Sıcak su ağızlarındaki doğal yaşamın en dikkat çekici canlılarından biri, ne besin alacak bir ağzı ne de aldığı besinleri sindirecek bir sindirim sistemi olmayan dev tüp solucanlarıdır. Araştırmalar sonucunda dev tüp solucanlarının, trofozom adı verilen organında kemosentez yapan bakteriler olduğu ortaya çıkmıştır. Bu doğrultuda bilim adamları sıcak su ağızlarındaki yaşamın önemli bir sırrını aydınlatmışlardır. Dev tüp solucanı kendi hücreleri içinde yaşayan bakterilere kimyasal madde sağlarken, bakteriler de solucana besin sağlıyordu. Bu bilimsel gerçeğin bulunmasının ardından midye ve tarak gibi ağız çevresinde yaşayan diğer pek çok canlının da kemosentez yapan bakterilerle benzer bir ortak yaşam ilişkisi içinde olduğu keşfedilmiştir.

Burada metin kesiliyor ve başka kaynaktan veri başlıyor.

`src/hw/ean_params.svh`:
```
/*
 * Constants of the auto-negotiation control block: register offsets, field
 * positions, reset values and timing counts.
 * Assumes a 100 MHz system clock and a 5-bit management register address.
 */
// Summary of operation
// Negotiation strap low: force speed from speed strap, duplex from duplex strap.
// Negotiation strap high: straps pick advertised set 10 HD/FD, 100 HD/FD, both HD, all.
// Strap levels load advertisement bits 8 to 5 at reset.
// Writes to basic control at 00h override strapped behaviour any time after reset; writes during strap capture (st_strap) are dropped.
// Speed and duplex straps never change basic control contents.
// While negotiating, advertisement register 04h is sent as link pulse bursts.
// Summary status speed and duplex bits valid only when forced or complete.
// Resolve common abilities: 100 full, 100 half, 10 full, 10 half.
// Summary status reports completion, resolved duplex and resolved speed.
// Forced mode uses control speed and duplex bits; ignored while negotiation enabled.
// Basic status ability bits fixed set except T4; completion, fault, link, preamble shown.
// All abilities advertised by default; software may clear advertisement bits.
// Each received base or next page word is stored in partner abilities 05h.
// Parallel detect completion loads partner abilities 0081h or 0021h.
// Expansion status shows fault, partner next page, local next page, page, partner able.
// Parallel detect watches both receivers and configures to the one with link.
// Parallel detect completion leaves partner-negotiation-able at zero.
// Anything but exactly one good link during parallel detect sets fault; code sets it only when both links are up.
// Writing one to control bit 9 restarts negotiation.
// Loss of link after negotiation restarts the negotiation.
// Renegotiation holds transmit and pulses for break-link time, then sends bursts.
// After forced straps, software clears then sets control bit 12 to negotiate.
`ifndef EAN_PARAMS_SVH
`define EAN_PARAMS_SVH

`define EAN_REG_CTRL       5'h00
`define EAN_REG_STAT       5'h01
`define EAN_REG_ADV        5'h04
`define EAN_REG_LP         5'h05
`define EAN_REG_EXP        5'h06
`define EAN_REG_SUM        5'h10

`define EAN_CTRL_RESET     15
`define EAN_CTRL_SPEED     13
`define EAN_CTRL_NEG_EN    12
`define EAN_CTRL_RESTART   9
`define EAN_CTRL_DUPLEX    8

`define EAN_STAT_FIXED     16'h7849
`define EAN_STAT_AN_DONE   5
`define EAN_STAT_RFAULT    4
`define EAN_STAT_LINK      2
`define EAN_LP_RFAULT      13
`define EAN_LP_NEXT_PAGE   15

`define EAN_ADV_SELECTOR   16'h0001
`define EAN_ADV_LO         5
`define EAN_ADV_HI         8
`define EAN_ADV_STRAP_00   4'h3
`define EAN_ADV_STRAP_01   4'hC
`define EAN_ADV_STRAP_10   4'h5
`define EAN_ADV_STRAP_11   4'hF
`define EAN_LP_PD_100      16'h0081
`define EAN_LP_PD_10       16'h0021

`define EAN_EXP_PD_FAULT   4
`define EAN_EXP_LP_NP      3
`define EAN_EXP_LOC_NP     2
`define EAN_EXP_PAGE       1
`define EAN_EXP_LP_AN      0

`define EAN_SUM_AN_DONE    4
`define EAN_SUM_DUPLEX     2
`define EAN_SUM_SPEED10    1
`define EAN_SUM_LINK       0

`define EAN_STRAP_SETTLE   2'h3
`define EAN_BREAK_LINK_MS  1500
`define EAN_CLK_PER_MS     100000
`define EAN_TIMER_W        28

`endif

```
`src/hw/ean_pkg.sv`:
```
/*
 * Types of the auto-negotiation control block: management request carrier,
 * negotiation states and the block's whole register state.
 * Assumes ean_params.svh for field widths.
 */
`include "ean_params.svh"

package ean_pkg;

    typedef struct packed {
        logic        wr;
        logic        rd;
        logic [4:0]  addr;
        logic [15:0] wdata;
    } ean_mgmt_req_s;

    typedef enum logic [2:0] {
        st_strap,
        st_forced,
        st_break,
        st_detect,
        st_good
    } ean_state_e;

    typedef struct packed {
        logic [2:0]              strap_meta;
        logic [2:0]              strap_sync;
        logic [1:0]              settle;
        ean_state_e              fsm;
        logic                    ctrl_speed;
        logic                    ctrl_neg_en;
        logic                    ctrl_duplex;
        logic                    ctrl_written;
        logic [15:0]             adv;
        logic [15:0]             lp;
        logic                    pd_fault;
        logic                    page_rcvd;
        logic                    lp_an_able;
        logic                    an_done;
        logic                    res_100;
        logic                    res_full;
        logic                    link_seen;
        logic [`EAN_TIMER_W-1:0] timer;
        logic [15:0]             rdata;
    } ean_regs_s;

endpackage : ean_pkg

```
`src/hw/ean_autoneg.sv`:
```
/*
 * Auto-negotiation control of a 10/100 twisted-pair physical layer device:
 * strap capture, management registers, ability exchange control, priority
 * resolution, parallel detection and break-link renegotiation.
 * Assumes the pulse encoder/decoder and the 10/100 link monitors run on
 * clk_sys_i; only the three strap pins arrive from outside the clock domain.
 */
`timescale 1ns/1ps
`include "ean_params.svh"

module ean_autoneg #(
    parameter int unsigned BREAK_LINK_CYC = `EAN_BREAK_LINK_MS * `EAN_CLK_PER_MS
) (
    input  wire logic                  clk_sys_i,
    input  wire logic                  arst_n_i,
    input  wire logic                  negotiation_strap_i,
    input  wire logic                  speed_strap_i,
    input  wire logic                  duplex_strap_i,
    input  wire ean_pkg::ean_mgmt_req_s mgmt_req_i,
    output logic [15:0]                mgmt_rdata_o,
    input  wire logic                  page_rx_i,
    input  wire logic [15:0]           page_word_i,
    input  wire logic                  link_10_i,
    input  wire logic                  link_100_i,
    output logic                       flp_enable_o,
    output logic                       tx_hold_o,
    output logic [15:0]                adv_word_o,
    output logic                       speed_100_o,
    output logic                       full_duplex_o,
    output logic                       link_up_o,
    output logic                       an_complete_o
);
    import ean_pkg::*;

    localparam logic [`EAN_TIMER_W-1:0] TIMER_LOAD = `EAN_TIMER_W'(BREAK_LINK_CYC - 1);

    ean_regs_s r;
    ean_regs_s next_r;

    logic [3:0]  common;
    logic [2:0]  pick;
    logic        link_ok;
    logic        mode_valid;
    logic        wr_ctrl;
    logic        wr_adv;
    logic        rd_any;
    logic [15:0] stat_word;
    logic [15:0] exp_word;
    logic [15:0] sum_word;

    // Returns {found, speed_100, full}; bit order 100FD, 100HD, 10FD, 10HD
    function automatic logic [2:0] resolve(input logic [3:0] c);
        logic [2:0] res;
        res = 3'h0;
        if (c[3]) begin
            res = 3'h7;
        end else if (c[2]) begin
            res = 3'h6;
        end else if (c[1]) begin
            res = 3'h5;
        end else if (c[0]) begin
            res = 3'h4;
        end
        return res;
    endfunction : resolve

    function automatic logic [3:0] strap_adv(input logic [1:0] s);
        logic [3:0] a;
        case (s)
            2'h0:    a = `EAN_ADV_STRAP_00;
            2'h1:    a = `EAN_ADV_STRAP_01;
            2'h2:    a = `EAN_ADV_STRAP_10;
            default: a = `EAN_ADV_STRAP_11;
        endcase
        return a;
    endfunction : strap_adv

    always_comb begin
        common     = r.adv[`EAN_ADV_HI:`EAN_ADV_LO] & page_word_i[`EAN_ADV_HI:`EAN_ADV_LO];
        pick       = resolve(common);
        link_ok    = r.res_100 ? link_100_i : link_10_i;
        mode_valid = (r.fsm == st_forced) || r.an_done;
        wr_ctrl    = mgmt_req_i.wr && (mgmt_req_i.addr == `EAN_REG_CTRL) && (r.fsm != st_strap);
        wr_adv     = mgmt_req_i.wr && (mgmt_req_i.addr == `EAN_REG_ADV) && (r.fsm != st_strap);
        rd_any     = mgmt_req_i.rd;

        stat_word = `EAN_STAT_FIXED;
        stat_word[`EAN_STAT_AN_DONE] = r.an_done;
        stat_word[`EAN_STAT_RFAULT]  = r.lp[`EAN_LP_RFAULT];
        stat_word[`EAN_STAT_LINK]    = r.link_seen;

        exp_word = 16'h0000;
        exp_word[`EAN_EXP_PD_FAULT] = r.pd_fault;
        exp_word[`EAN_EXP_LP_NP]    = r.lp_an_able & r.lp[`EAN_LP_NEXT_PAGE];
        exp_word[`EAN_EXP_LOC_NP]   = 1'b0;
        exp_word[`EAN_EXP_PAGE]     = r.page_rcvd;
        exp_word[`EAN_EXP_LP_AN]    = r.lp_an_able;

        sum_word = 16'h0000;
        sum_word[`EAN_SUM_AN_DONE] = r.an_done;
        sum_word[`EAN_SUM_DUPLEX]  = mode_valid & r.res_full;
        sum_word[`EAN_SUM_SPEED10] = mode_valid & ~r.res_100;
        sum_word[`EAN_SUM_LINK]    = r.link_seen;

        next_r            = r;
        next_r.strap_meta = {negotiation_strap_i, speed_strap_i, duplex_strap_i};
        next_r.strap_sync = r.strap_meta;

        // Read data, with read-to-clear of the expansion event flags
        if (rd_any) begin
            case (mgmt_req_i.addr)
                `EAN_REG_CTRL: begin
                    next_r.rdata = 16'h0000;
                    next_r.rdata[`EAN_CTRL_SPEED]  = r.ctrl_speed;
                    next_r.rdata[`EAN_CTRL_NEG_EN] = r.ctrl_neg_en;
                    next_r.rdata[`EAN_CTRL_DUPLEX] = r.ctrl_duplex;
                end
                `EAN_REG_STAT: next_r.rdata = stat_word;
                `EAN_REG_ADV:  next_r.rdata = r.adv;
                `EAN_REG_LP:   next_r.rdata = r.lp;
                `EAN_REG_EXP: begin
                    next_r.rdata     = exp_word;
                    next_r.pd_fault  = 1'b0;
                    next_r.page_rcvd = 1'b0;
                end
                `EAN_REG_SUM:  next_r.rdata = sum_word;
                default:       next_r.rdata = 16'h0000;
            endcase
        end

        if (wr_adv) begin
            next_r.adv = mgmt_req_i.wdata;
        end

        if (wr_ctrl) begin
            // Straps never touch the speed and duplex bits, only software does
            next_r.ctrl_speed   = mgmt_req_i.wdata[`EAN_CTRL_SPEED];
            next_r.ctrl_duplex  = mgmt_req_i.wdata[`EAN_CTRL_DUPLEX];
            next_r.ctrl_neg_en  = mgmt_req_i.wdata[`EAN_CTRL_NEG_EN];
            next_r.ctrl_written = 1'b1;
        end

        case (r.fsm)
            st_strap: begin
                // Wait for the synchronised strap levels to settle before capture
                next_r.settle = r.settle + 2'h1;
                if (r.settle == `EAN_STRAP_SETTLE) begin
                    next_r.settle     = 2'h0;
                    next_r.ctrl_neg_en = r.strap_sync[2];
                    next_r.adv        = `EAN_ADV_SELECTOR;
                    next_r.adv[`EAN_ADV_HI:`EAN_ADV_LO] = strap_adv(r.strap_sync[1:0]);
                    if (r.strap_sync[2]) begin
                        next_r.fsm = st_detect;
                    end else begin
                        next_r.fsm      = st_forced;
                        next_r.res_100  = r.strap_sync[1];
                        next_r.res_full = r.strap_sync[0];
                    end
                end
            end

            st_forced: begin
                next_r.an_done   = 1'b0;
                next_r.link_seen = link_ok;
                if (r.ctrl_written) begin
                    next_r.res_100  = r.ctrl_speed;
                    next_r.res_full = r.ctrl_duplex;
                end
                // Only a 0 to 1 edge of the enable starts negotiation here
                if (wr_ctrl && mgmt_req_i.wdata[`EAN_CTRL_NEG_EN]) begin
                    next_r.fsm   = st_break;
                    next_r.timer = TIMER_LOAD;
                end
            end

            st_break: begin
                // Transmit and pulses held off so the partner drops link
                next_r.an_done    = 1'b0;
                next_r.link_seen  = 1'b0;
                next_r.lp_an_able = 1'b0;
                next_r.timer      = r.timer - `EAN_TIMER_W'(1);
                if (r.timer == '0) begin
                    next_r.fsm = st_detect;
                end
            end

            st_detect: begin
                if (page_rx_i) begin
                    next_r.lp         = page_word_i;
                    next_r.page_rcvd  = 1'b1;
                    next_r.lp_an_able = 1'b1;
                    if (pick[2]) begin
                        next_r.res_100 = pick[1];
                        next_r.res_full = pick[0];
                        next_r.an_done = 1'b1;
                        next_r.fsm     = st_good;
                    end
                end else if (link_10_i ^ link_100_i) begin
                    // Parallel detection cannot see duplex, so half is taken
                    next_r.lp         = link_100_i ? `EAN_LP_PD_100 : `EAN_LP_PD_10;
                    next_r.res_100    = link_100_i;
                    next_r.res_full   = 1'b0;
                    next_r.lp_an_able = 1'b0;
                    next_r.an_done    = 1'b1;
                    next_r.fsm        = st_good;
                end else if (link_10_i && link_100_i) begin
                    next_r.pd_fault = 1'b1;
                end
            end

            st_good: begin
                if (page_rx_i) begin
                    next_r.lp        = page_word_i;
                    next_r.page_rcvd = 1'b1;
                end
                if (link_ok) begin
                    next_r.link_seen = 1'b1;
                end else if (r.link_seen) begin
                    next_r.fsm   = st_break;
                    next_r.timer = TIMER_LOAD;
                end
            end

            default: begin
                next_r.fsm = st_strap;
            end
        endcase

        // Control writes take precedence over the sequence above
        if (wr_ctrl) begin
            if (!mgmt_req_i.wdata[`EAN_CTRL_NEG_EN]) begin
                // Forced mode follows the written bits at once
                next_r.fsm      = st_forced;
                next_r.an_done  = 1'b0;
                next_r.res_100  = mgmt_req_i.wdata[`EAN_CTRL_SPEED];
                next_r.res_full = mgmt_req_i.wdata[`EAN_CTRL_DUPLEX];
            end else if (mgmt_req_i.wdata[`EAN_CTRL_RESTART] && r.ctrl_neg_en) begin
                next_r.fsm   = st_break;
                next_r.timer = TIMER_LOAD;
            end
            if (mgmt_req_i.wdata[`EAN_CTRL_RESET]) begin
                // Soft reset re-captures the straps like a hardware reset
                next_r.fsm          = st_strap;
                next_r.settle       = 2'h0;
                next_r.ctrl_speed   = 1'b0;
                next_r.ctrl_duplex  = 1'b0;
                next_r.ctrl_written = 1'b0;
                next_r.lp           = 16'h0000;
                next_r.pd_fault     = 1'b0;
                next_r.page_rcvd    = 1'b0;
                next_r.lp_an_able   = 1'b0;
                next_r.an_done      = 1'b0;
                next_r.link_seen    = 1'b0;
            end
        end
    end

    always_ff @(posedge clk_sys_i or negedge arst_n_i) begin
        if (!arst_n_i) begin
            r.strap_meta   <= 3'h0;
            r.strap_sync   <= 3'h0;
            r.settle       <= 2'h0;
            r.fsm          <= st_strap;
            r.ctrl_speed   <= 1'b0;
            r.ctrl_neg_en  <= 1'b0;
            r.ctrl_duplex  <= 1'b0;
            r.ctrl_written <= 1'b0;
            r.adv          <= `EAN_ADV_SELECTOR;
            r.lp           <= 16'h0000;
            r.pd_fault     <= 1'b0;
            r.page_rcvd    <= 1'b0;
            r.lp_an_able   <= 1'b0;
            r.an_done      <= 1'b0;
            r.res_100      <= 1'b0;
            r.res_full     <= 1'b0;
            r.link_seen    <= 1'b0;
            r.timer        <= '0;
            r.rdata        <= 16'h0000;
        end else begin
            r <= next_r;
        end
    end

    assign mgmt_rdata_o  = r.rdata;
    assign flp_enable_o  = (r.fsm == st_detect);
    assign tx_hold_o     = (r.fsm == st_break);
    assign adv_word_o    = r.adv;
    assign speed_100_o   = r.res_100;
    assign full_duplex_o = r.res_full;
    assign link_up_o     = r.link_seen;
    assign an_complete_o = r.an_done;

endmodule : ean_autoneg

```
`config.mk`:
```
export PLATFORM = sky130hd
export DESIGN_NAME = ean_autoneg
export DESIGN_NICKNAME = d
export VERILOG_FILES = /design/src/hw/ean_pkg.sv /design/src/hw/ean_autoneg.sv
export VERILOG_INCLUDE_DIRS = /design/src /design/src/hw
export SDC_FILE = /design/constraint.sdc
export NUM_CORES = 1
export LEC_CHECK = 0
export BUFFER_PORTS_ARGS = -buffer_cell sky130_fd_sc_hd__buf_2
export CAP_MARGIN = 15
export CORE_MARGIN = 2
export CORE_UTILIZATION = 50
export CTS_CLUSTER_SIZE = 10
export DETAILED_ROUTE_END_ITERATION = 8
export PLACE_DENSITY = 0.68
export SYNTH_ARGS = -nofsm -noshare
export SYNTH_HDL_FRONTEND = slang
export SYNTH_SLANG_ARGS = --single-unit
```
`constraint.sdc`:
```
create_clock -name clk_sys_i -period 3.2 [get_ports clk_sys_i]
set_input_delay 0.16 -clock clk_sys_i [delete_from_list [all_inputs] [get_ports clk_sys_i]]
set_output_delay 0.16 -clock clk_sys_i [all_outputs]
set_load 0.005 [all_outputs]
```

Derin Karanlıklardaki Zorlu Koşullar

Yeni bir sıcak su ağzı oluştuğu andan itibaren o bölgedeki doğal yaşamda birçok zorlu koşul oluşur. Okyanusun en alt tabakasında yeni bir ağız meydana geldiğinde, buraya ilk yerleşen canlılar kemosentez yapan bakterilerdir. Oldukça fazla sayıda ve hızla çoğalan bu bakteriler, ağız çevresinde kalın bir tabaka oluştururlar. Bu oluşumun ardından diğer canlılar da zamanla ağız çevresine yerleşmeye başlarlar. Besin kaynaklarından bu denli uzak ve soğuk olan bu bölgelere daha sonra sırasıyla karides benzeri amfipod ve kopepodlar, karides ve salyangozlar, tüp solucanları, ıstakozlar, ahtapotlar, midye ve taraklar yerleşir.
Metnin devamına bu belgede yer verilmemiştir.